When The Battle Of Algiers was released in 1966, Gillo Pontecorvo’s classic war film about the Algerian struggle against the French occupation was so convincing in its newsreel authenticity that it needed a disclaimer to remind viewers that they watching a fiction. The best moments of Maïwenn’s Polisse, about the dedicated members of a Child Protection Unit in northern Paris, have the same quality, a fly-on-the-wall docu-realism that feels eerily like the real thing. In other instances, the opposite is true, to the point where the camera technique lays bare the cop-on-the-edge clichés and contrivances of Maïwenn’s script, which is loosely sketched to an occasional fault. On balance, the merits of her approach far outweigh its flaws, giving the unit a collective vitality that’s than charged from dysfunctional parts—the job attracts (and creates) the stressballs and headcases who have the nerve to do it.

Applying little in the way of structure—at least not a structure that’s immediately visible—Maïwenn follows the CPU as it investigates hair-raising cases of child neglect and sexual abuse. With an intensity that often creeps into withering indignation, they pry information from the alleged abusers sitting on the other side of their desk, seizing on every evasion or outright denial of responsibility. They also take part in large-scale sting operations and do the excruciating work of placing children in foster care, like an immigrant boy whose mother can no longer take of him. The close-knit group also carouses together at bars and dinner parties, and inevitably pair off in friendships and romances that can turn toxic in that environment.

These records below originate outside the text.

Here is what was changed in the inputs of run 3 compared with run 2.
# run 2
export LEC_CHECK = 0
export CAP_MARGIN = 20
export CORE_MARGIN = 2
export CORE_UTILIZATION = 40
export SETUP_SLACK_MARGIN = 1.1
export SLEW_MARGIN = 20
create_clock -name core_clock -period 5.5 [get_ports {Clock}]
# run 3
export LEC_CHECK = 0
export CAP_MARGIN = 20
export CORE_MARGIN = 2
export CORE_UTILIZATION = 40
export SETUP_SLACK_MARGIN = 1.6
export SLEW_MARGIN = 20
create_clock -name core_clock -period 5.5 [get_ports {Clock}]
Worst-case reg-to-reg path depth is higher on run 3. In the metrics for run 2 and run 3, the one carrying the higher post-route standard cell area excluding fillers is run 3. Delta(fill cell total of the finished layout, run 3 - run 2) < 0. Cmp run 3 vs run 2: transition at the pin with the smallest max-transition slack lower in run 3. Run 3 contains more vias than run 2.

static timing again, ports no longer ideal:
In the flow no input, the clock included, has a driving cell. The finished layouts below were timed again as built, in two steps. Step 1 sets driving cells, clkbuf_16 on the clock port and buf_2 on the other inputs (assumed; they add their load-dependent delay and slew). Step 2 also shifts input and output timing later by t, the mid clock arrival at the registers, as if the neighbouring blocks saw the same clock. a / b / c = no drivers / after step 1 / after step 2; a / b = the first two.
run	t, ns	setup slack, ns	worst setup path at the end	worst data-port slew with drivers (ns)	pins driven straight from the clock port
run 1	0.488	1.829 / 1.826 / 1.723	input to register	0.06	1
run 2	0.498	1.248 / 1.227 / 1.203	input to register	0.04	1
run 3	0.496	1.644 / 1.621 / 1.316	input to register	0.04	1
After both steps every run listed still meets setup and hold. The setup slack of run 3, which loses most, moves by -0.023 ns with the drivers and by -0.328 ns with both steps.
What follows belongs to an exercise in optimizing a design on an open flow for small area, a short achievable clock period and few clock cycles per item; a production flow would make more cautious choices. At most, simulation tests tie the RTL to the original design; equivalence was not proved. Power is estimated from default activity; no workload was simulated.

## run A
## lc4_pipeline
module lc4_pipeline #(
   parameter logic [15:0] RESET_PC = 16'h8200
) (
   input  wire         gwe,
   input  wire         i_rst_n,
   output logic [15:0] o_cur_pc,
   input  wire  [15:0] i_cur_insn,
   output logic [15:0] o_dmem_addr,
   output logic        o_dmem_we,
   output logic [15:0] o_dmem_towrite,
   input  wire  [15:0] i_cur_dmem_data,
   output logic [1:0]  o_trace_stall,
   output logic [15:0] o_trace_pc,
   output logic [15:0] o_trace_insn,
   output logic        o_trace_regfile_we,
   output logic [2:0]  o_trace_wsel,
   output logic [15:0] o_trace_wdata,
   output logic        o_trace_nzp_we,
   output logic [2:0]  o_trace_nzp_bits,
   output logic        o_trace_dmem_we,
   output logic [15:0] o_trace_dmem_addr,
   output logic [15:0] o_trace_dmem_data
);
   logic [15:0] pc_q;                     
   logic        go_q;                     
   logic        clr_q;                    
   logic        xv_q;                     
   logic [15:0] x_insn_q;
   logic [15:0] x_a_q, x_b_q;             
   logic        x_mul_q;                  
   logic        dep_q;                    
   logic        brs_res_q, brs_ld_q;      
   logic        brt_res_q, brt_ld_q;      
   logic        mv_q;                     
   logic        m_we_q, m_ld_q, m_st_q, m_mul_q;
   logic [15:0] m_insn_q, m_res_q, m_sd_q;
   logic        cv_q;                     
   logic        seen_q;                   
   logic [15:0] c_insn_q, c_val_q, c_addr_q;
   logic [15:0] tpc_q;                    
   logic [2:0]  f_rt;
   logic [3:0]  f_op;
  ...
Size in the first run: roughly 2300 cells after synthesis, about 320 flip-flops, ~170 I/O pins, ~20000 sq um of cells after synthesis.
==> module lc4_pipeline, before the edit <==
module lc4_pipeline #(
   parameter logic [15:0] RESET_PC = 16'h8200
) (
   input  wire         gwe,
   input  wire         i_rst_n,
   output logic [15:0] o_cur_pc,
   input  wire  [15:0] i_cur_insn,
   output logic [15:0] o_dmem_addr,
   output logic        o_dmem_we,
   output logic [15:0] o_dmem_towrite,
   input  wire  [15:0] i_cur_dmem_data,
   output logic [1:0]  o_trace_stall,
   output logic [15:0] o_trace_pc,
   output logic [15:0] o_trace_insn,
   output logic        o_trace_regfile_we,
   output logic [2:0]  o_trace_wsel,
   output logic [15:0] o_trace_wdata,
   output logic        o_trace_nzp_we,
   output logic [2:0]  o_trace_nzp_bits,
   output logic        o_trace_dmem_we,
   output logic [15:0] o_trace_dmem_addr,
   output logic [15:0] o_trace_dmem_data
);
   logic [15:0] pc_q;                     
   logic        go_q;                     
   logic        clr_q;                    
   logic        xv_q;                     
   logic [15:0] x_insn_q;
   logic [15:0] x_a_q, x_b_q;             
   logic        x_mul_q;                  
   logic        dep_q;                    
   logic        brs_res_q, brs_ld_q;      
   logic        brt_res_q, brt_ld_q;      
   logic        mv_q;                     
   logic        m_we_q, m_ld_q, m_st_q, m_mul_q;
   logic [15:0] m_insn_q, m_res_q, m_sd_q;
   logic        cv_q;                     
   logic        seen_q;                   
   logic [15:0] c_insn_q, c_val_q, c_addr_q;
   logic [15:0] tpc_q;                    
   logic [2:0]  f_rt;
   logic [3:0]  f_op;
   logic [15:0] f_a, f_b, m_wdata;
   logic        x_go, go_d, x_we, x_ld, f_mul, f_rs_used, f_rt_used, f_rs_hit, f_rt_hit, f_dep;
   lc4_decoder u_predecode (.i_insn(i_cur_insn), .o_rt(f_rt));
   lc4_regfile u_regfile (
      .gwe(gwe), .i_clr(clr_q),
      .i_rs(i_cur_insn[8:6]), .i_rt(f_rt),
      .i_rd(m_insn_q[11:9]), .i_wdata(m_wdata), .i_rd_we(m_we_q),
      .o_rs_data(f_a), .o_rt_data(f_b)
   );
   assign x_go = go_q;
   assign x_we = xv_q && x_go && lc4_pkg::writes_rd(x_insn_q);
   assign x_ld = lc4_pkg::is_load(x_insn_q);
   assign f_op      = i_cur_insn[15:12];
   assign f_mul     = lc4_pkg::is_mul(i_cur_insn);
   assign f_rs_used = (f_op == 4'b0001 || f_op == 4'b0101 || f_op[3:1] == 3'b011);
   assign f_rt_used = (f_op == 4'b0111 || f_op == 4'b1101 ||
                       ((f_op == 4'b0001 || f_op == 4'b0101) && !i_cur_insn[5]));
   assign f_rs_hit  = x_we && i_cur_insn[8:6] == x_insn_q[11:9];
   assign f_rt_hit  = x_we && f_rt == x_insn_q[11:9];
   assign f_dep     = (x_mul_q || f_mul) && ((f_rs_used && f_rs_hit) || (f_rt_used && f_rt_hit));
   assign go_d      = !f_dep;
   assign o_cur_pc = pc_q;
   logic [15:0] a_x, b_x, alu_x, mul_s, mul_c;
   lc4_hazard u_byp_rs (
      .i_reg_data(x_a_q), .i_sel_res(brs_res_q), .i_sel_ld(brs_ld_q),
      .i_m_res(m_res_q), .i_dmem_data(i_cur_dmem_data), .o_data(a_x)
   );
   lc4_hazard u_byp_rt (
      .i_reg_data(x_b_q), .i_sel_res(brt_res_q), .i_sel_ld(brt_ld_q),
      .i_m_res(m_res_q), .i_dmem_data(i_cur_dmem_data), .o_data(b_x)
   );
   lc4_alu u_alu (.i_insn(x_insn_q), .i_a(a_x), .i_b(b_x), .o_result(alu_x));
   lc4_mul_csa u_mul (.i_x(x_a_q), .i_y(x_b_q), .o_s(mul_s), .o_c(mul_c));
   assign m_wdata = m_ld_q ? i_cur_dmem_data : m_mul_q ? m_res_q + m_sd_q : m_res_q;
   assign o_dmem_addr    = m_res_q;
   assign o_dmem_we      = m_st_q;
   assign o_dmem_towrite = m_sd_q;
   always_ff @(posedge gwe or negedge i_rst_n) begin
      if (!i_rst_n) begin
         pc_q      <= RESET_PC;
         go_q      <= 1'b1;
         clr_q     <= 1'b1;
         xv_q      <= 1'b0;
         dep_q     <= 1'b0;
         brs_res_q <= 1'b0;
         brs_ld_q  <= 1'b0;
         brt_res_q <= 1'b0;
         brt_ld_q  <= 1'b0;
         mv_q      <= 1'b0;
         m_we_q    <= 1'b0;
         m_st_q    <= 1'b0;
         cv_q      <= 1'b0;
         seen_q    <= 1'b0;
      end else begin
         pc_q      <= pc_q + {15'd0, go_d};
         go_q      <= go_d;
         clr_q     <= 1'b0;
         xv_q      <= 1'b1;
         dep_q     <= f_dep;
         brs_res_q <= f_rs_hit && !x_ld;
         brs_ld_q  <= f_rs_hit && x_ld;
         brt_res_q <= f_rt_hit && !x_ld;
         brt_ld_q  <= f_rt_hit && x_ld;
         mv_q      <= xv_q && x_go;
         m_we_q    <= x_we;
         m_st_q    <= xv_q && x_go && lc4_pkg::is_store(x_insn_q);
         cv_q      <= mv_q;
         seen_q    <= seen_q || cv_q;
      end
   end
   always_ff @(posedge gwe) begin
      x_insn_q <= i_cur_insn;
      x_a_q    <= f_a;
      x_b_q    <= f_b;
      x_mul_q  <= f_mul;
      m_insn_q <= x_insn_q;
      m_ld_q   <= x_ld;
      m_mul_q  <= x_mul_q;
      m_res_q  <= x_mul_q ? mul_s : alu_x;
      m_sd_q   <= x_mul_q ? mul_c : b_x;
      c_insn_q <= m_insn_q;
      c_addr_q <= m_res_q;
      c_val_q  <= m_st_q ? m_sd_q : m_wdata;
      tpc_q    <= pc_q - 16'd1 - {15'd0, go_q};
   end
   logic c_we, c_mem;
   assign c_we  = lc4_pkg::writes_rd(c_insn_q);
   assign c_mem = lc4_pkg::is_load(c_insn_q) || lc4_pkg::is_store(c_insn_q);
   assign o_trace_stall      = {!cv_q, !cv_q && seen_q};
   assign o_trace_pc         = tpc_q;
   assign o_trace_insn       = c_insn_q;
   assign o_trace_regfile_we = c_we;
   assign o_trace_wsel       = c_insn_q[11:9];
   assign o_trace_wdata      = c_val_q;
   assign o_trace_nzp_we     = c_we;
   assign o_trace_nzp_bits   = c_val_q[15] ? 3'b100 : (c_val_q == 16'd0) ? 3'b010 : 3'b001;
   assign o_trace_dmem_we    = lc4_pkg::is_store(c_insn_q);
   assign o_trace_dmem_addr  = c_mem ? c_addr_q : 16'd0;
   assign o_trace_dmem_data  = c_mem ? c_val_q : 16'd0;
endmodule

Maïwenn casts herself in the least compelling role, as a photographer who’s assigned by the Interior Ministry to document the group, but gets involved with a member. These domestic entanglements tend to be the worst part of cop shows and movies—no one rewatches Heat to see Al Pacino’s home life fall apart—and they distract from the core of Polisse, which is about the work. Granted, the stresses of home surface on the job and vice versa, so Maïwenn’s rationale for lumping them together is clear, but the casework, based on real incidents, has a verisimilitude that naturally outstrips any conflicts invented from whole cloth. Polisse has trouble sometimes hiding the seams between the two, but when it works, it doesn’t look like it’s being staged at all.